Collected data entries

☆ ☆ ☆ ☆ ☆

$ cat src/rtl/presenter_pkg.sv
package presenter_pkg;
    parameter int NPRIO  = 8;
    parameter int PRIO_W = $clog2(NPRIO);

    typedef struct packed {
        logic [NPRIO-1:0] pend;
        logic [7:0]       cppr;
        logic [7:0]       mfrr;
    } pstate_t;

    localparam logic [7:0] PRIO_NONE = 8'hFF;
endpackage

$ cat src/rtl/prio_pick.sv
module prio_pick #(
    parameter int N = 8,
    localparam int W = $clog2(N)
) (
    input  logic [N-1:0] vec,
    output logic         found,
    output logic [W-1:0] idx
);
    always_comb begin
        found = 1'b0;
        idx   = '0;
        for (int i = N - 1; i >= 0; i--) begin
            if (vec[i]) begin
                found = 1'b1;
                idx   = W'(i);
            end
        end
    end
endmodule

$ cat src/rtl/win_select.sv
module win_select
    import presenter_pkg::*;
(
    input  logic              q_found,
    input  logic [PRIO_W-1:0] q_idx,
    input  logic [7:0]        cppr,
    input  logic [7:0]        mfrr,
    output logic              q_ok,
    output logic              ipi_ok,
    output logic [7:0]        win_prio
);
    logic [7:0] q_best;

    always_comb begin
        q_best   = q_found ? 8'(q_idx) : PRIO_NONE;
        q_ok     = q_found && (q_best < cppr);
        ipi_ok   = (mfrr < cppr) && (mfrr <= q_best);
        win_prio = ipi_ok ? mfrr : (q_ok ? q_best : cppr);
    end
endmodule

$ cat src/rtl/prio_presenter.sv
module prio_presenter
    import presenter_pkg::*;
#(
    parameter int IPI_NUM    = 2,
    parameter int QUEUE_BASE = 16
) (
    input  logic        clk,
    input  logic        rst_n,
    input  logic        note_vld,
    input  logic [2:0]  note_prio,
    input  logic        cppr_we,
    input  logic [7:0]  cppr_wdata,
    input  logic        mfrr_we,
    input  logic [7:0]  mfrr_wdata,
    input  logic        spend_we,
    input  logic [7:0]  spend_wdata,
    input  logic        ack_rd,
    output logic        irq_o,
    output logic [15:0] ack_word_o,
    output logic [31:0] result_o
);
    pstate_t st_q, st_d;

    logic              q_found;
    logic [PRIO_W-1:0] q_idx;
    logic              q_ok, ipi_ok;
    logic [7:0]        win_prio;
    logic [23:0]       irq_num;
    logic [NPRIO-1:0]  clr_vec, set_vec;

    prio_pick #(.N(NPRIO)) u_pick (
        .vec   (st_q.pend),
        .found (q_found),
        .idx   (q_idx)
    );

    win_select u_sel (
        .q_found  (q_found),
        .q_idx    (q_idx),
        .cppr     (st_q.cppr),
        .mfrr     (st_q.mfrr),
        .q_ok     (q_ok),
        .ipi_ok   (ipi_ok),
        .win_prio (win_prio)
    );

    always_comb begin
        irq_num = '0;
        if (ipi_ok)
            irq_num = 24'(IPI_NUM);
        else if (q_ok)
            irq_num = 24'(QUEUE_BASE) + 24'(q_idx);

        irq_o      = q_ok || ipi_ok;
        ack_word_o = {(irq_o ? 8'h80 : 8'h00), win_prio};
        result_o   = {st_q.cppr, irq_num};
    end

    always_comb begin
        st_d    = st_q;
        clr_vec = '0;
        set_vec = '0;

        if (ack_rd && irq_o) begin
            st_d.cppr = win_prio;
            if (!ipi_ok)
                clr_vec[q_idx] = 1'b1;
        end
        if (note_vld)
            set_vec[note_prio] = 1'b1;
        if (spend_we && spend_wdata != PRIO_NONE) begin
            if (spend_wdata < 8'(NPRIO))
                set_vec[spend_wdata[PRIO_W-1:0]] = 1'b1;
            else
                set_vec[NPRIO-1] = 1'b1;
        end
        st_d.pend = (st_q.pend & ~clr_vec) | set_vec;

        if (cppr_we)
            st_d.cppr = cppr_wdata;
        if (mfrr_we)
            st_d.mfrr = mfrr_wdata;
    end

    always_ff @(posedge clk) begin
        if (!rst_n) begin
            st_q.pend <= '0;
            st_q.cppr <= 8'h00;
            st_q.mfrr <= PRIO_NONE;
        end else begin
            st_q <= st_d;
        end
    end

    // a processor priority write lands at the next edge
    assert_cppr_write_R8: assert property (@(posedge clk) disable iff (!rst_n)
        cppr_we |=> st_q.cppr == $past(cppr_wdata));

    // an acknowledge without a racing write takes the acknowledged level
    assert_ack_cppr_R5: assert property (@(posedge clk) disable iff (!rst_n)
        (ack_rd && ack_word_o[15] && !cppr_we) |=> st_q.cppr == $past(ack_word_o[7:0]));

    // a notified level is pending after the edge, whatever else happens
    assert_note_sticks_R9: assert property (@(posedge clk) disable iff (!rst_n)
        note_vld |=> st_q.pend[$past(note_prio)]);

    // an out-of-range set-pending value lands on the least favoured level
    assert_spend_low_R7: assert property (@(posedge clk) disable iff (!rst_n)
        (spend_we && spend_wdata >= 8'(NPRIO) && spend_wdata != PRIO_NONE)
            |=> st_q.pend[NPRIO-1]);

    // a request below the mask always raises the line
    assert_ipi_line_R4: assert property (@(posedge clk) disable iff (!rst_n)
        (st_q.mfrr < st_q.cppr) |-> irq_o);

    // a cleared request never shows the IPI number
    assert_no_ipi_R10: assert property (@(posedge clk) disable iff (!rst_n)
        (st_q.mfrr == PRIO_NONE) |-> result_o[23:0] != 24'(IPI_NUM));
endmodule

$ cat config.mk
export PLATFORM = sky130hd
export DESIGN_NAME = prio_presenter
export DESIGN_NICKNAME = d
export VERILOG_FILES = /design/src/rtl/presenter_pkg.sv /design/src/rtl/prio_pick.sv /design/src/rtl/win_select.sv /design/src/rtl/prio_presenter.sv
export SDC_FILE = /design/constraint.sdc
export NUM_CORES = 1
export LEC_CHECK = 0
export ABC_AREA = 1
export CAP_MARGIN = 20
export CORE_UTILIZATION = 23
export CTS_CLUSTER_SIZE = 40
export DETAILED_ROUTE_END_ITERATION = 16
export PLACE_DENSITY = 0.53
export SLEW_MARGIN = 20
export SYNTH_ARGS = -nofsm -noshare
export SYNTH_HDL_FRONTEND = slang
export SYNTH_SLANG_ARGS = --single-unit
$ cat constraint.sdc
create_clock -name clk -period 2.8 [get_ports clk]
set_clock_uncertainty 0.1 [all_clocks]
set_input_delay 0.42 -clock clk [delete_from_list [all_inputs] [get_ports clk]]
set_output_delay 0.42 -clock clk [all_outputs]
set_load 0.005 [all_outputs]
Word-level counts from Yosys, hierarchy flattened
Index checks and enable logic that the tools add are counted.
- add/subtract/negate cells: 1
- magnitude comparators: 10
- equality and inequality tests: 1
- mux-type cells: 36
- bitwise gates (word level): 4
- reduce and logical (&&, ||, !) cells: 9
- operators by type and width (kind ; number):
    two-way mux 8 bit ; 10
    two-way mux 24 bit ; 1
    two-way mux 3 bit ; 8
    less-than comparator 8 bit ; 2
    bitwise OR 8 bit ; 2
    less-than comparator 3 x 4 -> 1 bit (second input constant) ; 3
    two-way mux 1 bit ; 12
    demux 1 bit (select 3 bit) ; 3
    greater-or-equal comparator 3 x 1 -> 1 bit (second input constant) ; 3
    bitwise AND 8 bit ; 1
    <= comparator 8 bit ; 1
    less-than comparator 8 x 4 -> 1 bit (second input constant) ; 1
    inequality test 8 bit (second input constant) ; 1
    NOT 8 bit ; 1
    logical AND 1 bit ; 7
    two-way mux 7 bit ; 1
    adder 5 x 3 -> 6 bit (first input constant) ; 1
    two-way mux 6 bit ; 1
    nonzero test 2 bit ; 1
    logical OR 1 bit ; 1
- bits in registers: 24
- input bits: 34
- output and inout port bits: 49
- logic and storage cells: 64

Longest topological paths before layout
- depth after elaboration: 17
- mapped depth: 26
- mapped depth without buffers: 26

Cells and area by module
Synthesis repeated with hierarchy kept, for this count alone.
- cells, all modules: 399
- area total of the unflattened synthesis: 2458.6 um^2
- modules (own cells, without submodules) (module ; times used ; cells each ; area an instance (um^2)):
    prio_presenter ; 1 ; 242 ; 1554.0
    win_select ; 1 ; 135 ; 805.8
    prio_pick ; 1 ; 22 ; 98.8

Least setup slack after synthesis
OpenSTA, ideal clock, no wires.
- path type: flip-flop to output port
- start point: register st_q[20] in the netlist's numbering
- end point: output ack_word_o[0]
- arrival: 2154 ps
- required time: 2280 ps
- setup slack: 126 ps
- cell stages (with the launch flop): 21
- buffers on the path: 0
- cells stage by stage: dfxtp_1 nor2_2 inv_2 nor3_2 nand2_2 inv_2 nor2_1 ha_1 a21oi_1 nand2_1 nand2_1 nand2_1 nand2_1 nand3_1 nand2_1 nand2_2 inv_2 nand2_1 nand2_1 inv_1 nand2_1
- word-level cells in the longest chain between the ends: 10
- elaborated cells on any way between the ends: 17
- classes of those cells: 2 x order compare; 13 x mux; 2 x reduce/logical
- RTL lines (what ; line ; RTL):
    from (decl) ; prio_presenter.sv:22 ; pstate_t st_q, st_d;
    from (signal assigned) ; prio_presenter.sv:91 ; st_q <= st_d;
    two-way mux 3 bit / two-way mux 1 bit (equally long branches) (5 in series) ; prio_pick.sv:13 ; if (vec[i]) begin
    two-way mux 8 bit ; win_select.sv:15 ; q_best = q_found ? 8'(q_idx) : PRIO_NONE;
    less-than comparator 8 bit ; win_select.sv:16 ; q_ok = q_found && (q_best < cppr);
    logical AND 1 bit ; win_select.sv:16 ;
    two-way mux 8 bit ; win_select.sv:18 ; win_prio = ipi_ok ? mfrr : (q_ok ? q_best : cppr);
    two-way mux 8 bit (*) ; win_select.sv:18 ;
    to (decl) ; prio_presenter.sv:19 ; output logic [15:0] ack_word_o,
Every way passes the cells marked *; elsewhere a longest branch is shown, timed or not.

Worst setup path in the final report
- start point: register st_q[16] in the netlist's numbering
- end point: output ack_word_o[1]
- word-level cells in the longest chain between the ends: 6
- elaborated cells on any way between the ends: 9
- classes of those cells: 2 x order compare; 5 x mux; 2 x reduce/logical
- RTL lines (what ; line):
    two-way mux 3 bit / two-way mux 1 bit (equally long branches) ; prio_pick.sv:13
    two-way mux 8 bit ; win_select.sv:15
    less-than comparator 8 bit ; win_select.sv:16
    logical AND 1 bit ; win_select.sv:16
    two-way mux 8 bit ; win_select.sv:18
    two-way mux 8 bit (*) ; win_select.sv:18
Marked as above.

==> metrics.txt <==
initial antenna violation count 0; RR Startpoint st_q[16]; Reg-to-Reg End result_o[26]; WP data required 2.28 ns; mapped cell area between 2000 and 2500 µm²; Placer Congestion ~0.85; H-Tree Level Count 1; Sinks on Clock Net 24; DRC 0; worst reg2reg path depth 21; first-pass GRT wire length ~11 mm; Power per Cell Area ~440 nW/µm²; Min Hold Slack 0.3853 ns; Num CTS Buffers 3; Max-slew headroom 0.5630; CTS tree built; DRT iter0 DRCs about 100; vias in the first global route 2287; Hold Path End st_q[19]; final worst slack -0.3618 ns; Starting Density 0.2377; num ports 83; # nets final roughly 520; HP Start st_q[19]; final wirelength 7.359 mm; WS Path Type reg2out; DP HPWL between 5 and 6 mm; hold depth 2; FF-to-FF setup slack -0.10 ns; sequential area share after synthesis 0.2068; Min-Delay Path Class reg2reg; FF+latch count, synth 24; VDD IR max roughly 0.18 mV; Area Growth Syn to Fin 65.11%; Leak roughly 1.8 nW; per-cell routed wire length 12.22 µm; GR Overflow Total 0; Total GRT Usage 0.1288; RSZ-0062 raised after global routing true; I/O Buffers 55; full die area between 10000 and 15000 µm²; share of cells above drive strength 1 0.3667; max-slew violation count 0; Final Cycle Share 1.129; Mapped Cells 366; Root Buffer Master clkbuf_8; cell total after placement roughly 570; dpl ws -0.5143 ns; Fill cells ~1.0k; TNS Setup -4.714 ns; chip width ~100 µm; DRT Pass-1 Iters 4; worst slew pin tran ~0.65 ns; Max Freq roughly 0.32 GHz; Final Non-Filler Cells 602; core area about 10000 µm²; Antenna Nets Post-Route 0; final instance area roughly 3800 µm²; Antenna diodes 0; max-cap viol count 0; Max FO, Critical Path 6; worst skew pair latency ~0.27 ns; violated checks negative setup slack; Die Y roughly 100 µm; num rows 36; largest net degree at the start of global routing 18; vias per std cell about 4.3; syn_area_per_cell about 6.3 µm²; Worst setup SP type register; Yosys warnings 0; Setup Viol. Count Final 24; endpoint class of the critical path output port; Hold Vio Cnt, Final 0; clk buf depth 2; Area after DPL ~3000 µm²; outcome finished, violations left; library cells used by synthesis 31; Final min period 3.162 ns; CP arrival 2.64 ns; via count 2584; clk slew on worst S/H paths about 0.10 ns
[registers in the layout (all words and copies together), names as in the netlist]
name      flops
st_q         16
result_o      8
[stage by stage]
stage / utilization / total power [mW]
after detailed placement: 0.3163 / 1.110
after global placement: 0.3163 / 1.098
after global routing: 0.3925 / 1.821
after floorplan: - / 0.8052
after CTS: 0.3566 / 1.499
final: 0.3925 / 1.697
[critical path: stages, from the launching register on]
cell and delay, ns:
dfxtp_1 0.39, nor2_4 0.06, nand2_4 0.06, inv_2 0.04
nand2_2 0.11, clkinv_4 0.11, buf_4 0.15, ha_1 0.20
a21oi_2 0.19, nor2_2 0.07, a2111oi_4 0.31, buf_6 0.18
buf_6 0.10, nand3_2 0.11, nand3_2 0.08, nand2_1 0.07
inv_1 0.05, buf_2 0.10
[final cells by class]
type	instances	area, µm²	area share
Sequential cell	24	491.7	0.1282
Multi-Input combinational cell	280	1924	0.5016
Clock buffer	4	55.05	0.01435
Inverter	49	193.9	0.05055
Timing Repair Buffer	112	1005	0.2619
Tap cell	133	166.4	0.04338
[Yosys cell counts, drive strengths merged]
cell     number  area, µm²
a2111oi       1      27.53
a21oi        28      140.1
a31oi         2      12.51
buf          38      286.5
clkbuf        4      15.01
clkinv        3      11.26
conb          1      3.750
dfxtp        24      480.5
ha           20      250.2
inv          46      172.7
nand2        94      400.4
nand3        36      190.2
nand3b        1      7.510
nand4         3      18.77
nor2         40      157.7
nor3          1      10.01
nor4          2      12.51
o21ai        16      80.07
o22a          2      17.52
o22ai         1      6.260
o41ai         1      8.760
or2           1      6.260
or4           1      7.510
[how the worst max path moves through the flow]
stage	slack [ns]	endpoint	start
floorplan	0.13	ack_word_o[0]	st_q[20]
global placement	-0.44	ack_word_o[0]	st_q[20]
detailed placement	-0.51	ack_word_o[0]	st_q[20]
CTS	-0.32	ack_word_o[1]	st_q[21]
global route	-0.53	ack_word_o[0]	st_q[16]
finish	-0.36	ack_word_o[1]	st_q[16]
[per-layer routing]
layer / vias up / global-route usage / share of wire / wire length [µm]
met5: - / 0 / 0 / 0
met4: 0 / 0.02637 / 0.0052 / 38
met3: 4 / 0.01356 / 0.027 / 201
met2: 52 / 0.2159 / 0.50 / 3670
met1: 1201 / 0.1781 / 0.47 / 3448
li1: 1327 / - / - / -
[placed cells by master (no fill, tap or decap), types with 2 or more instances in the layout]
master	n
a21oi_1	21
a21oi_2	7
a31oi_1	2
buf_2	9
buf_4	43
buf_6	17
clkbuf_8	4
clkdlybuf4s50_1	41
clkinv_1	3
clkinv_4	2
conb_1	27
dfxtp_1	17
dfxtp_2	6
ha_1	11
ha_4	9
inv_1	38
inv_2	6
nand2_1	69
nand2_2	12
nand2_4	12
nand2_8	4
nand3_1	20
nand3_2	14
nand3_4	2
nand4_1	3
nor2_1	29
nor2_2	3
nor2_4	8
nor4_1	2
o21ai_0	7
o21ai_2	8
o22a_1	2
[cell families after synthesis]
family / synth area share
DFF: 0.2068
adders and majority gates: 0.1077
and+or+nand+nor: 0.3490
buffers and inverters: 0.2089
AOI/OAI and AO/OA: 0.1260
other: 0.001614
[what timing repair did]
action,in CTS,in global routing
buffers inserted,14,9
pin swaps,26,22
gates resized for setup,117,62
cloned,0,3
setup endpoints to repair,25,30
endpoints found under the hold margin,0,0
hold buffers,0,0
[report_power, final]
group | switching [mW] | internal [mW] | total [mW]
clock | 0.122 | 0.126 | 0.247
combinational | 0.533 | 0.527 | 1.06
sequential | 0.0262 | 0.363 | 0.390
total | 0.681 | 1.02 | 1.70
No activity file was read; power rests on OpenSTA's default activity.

☆ ☆ ☆ ☆ ☆

Looking at the entries above, can you reproduce exactly the lines from the one that holds "logic [7:0] q_best;" through the one that holds "if (ipi_ok)", and only those?

    logic [7:0] q_best;

    always_comb begin
        q_best   = q_found ? 8'(q_idx) : PRIO_NONE;
        q_ok     = q_found && (q_best < cppr);
        ipi_ok   = (mfrr < cppr) && (mfrr <= q_best);
        win_prio = ipi_ok ? mfrr : (q_ok ? q_best : cppr);
    end
endmodule

$ cat src/rtl/prio_presenter.sv
module prio_presenter
    import presenter_pkg::*;
#(
    parameter int IPI_NUM    = 2,
    parameter int QUEUE_BASE = 16
) (
    input  logic        clk,
    input  logic        rst_n,
    input  logic        note_vld,
    input  logic [2:0]  note_prio,
    input  logic        cppr_we,
    input  logic [7:0]  cppr_wdata,
    input  logic        mfrr_we,
    input  logic [7:0]  mfrr_wdata,
    input  logic        spend_we,
    input  logic [7:0]  spend_wdata,
    input  logic        ack_rd,
    output logic        irq_o,
    output logic [15:0] ack_word_o,
    output logic [31:0] result_o
);
    pstate_t st_q, st_d;

    logic              q_found;
    logic [PRIO_W-1:0] q_idx;
    logic              q_ok, ipi_ok;
    logic [7:0]        win_prio;
    logic [23:0]       irq_num;
    logic [NPRIO-1:0]  clr_vec, set_vec;

    prio_pick #(.N(NPRIO)) u_pick (
        .vec   (st_q.pend),
        .found (q_found),
        .idx   (q_idx)
    );

    win_select u_sel (
        .q_found  (q_found),
        .q_idx    (q_idx),
        .cppr     (st_q.cppr),
        .mfrr     (st_q.mfrr),
        .q_ok     (q_ok),
        .ipi_ok   (ipi_ok),
        .win_prio (win_prio)
    );

    always_comb begin
        irq_num = '0;
        if (ipi_ok)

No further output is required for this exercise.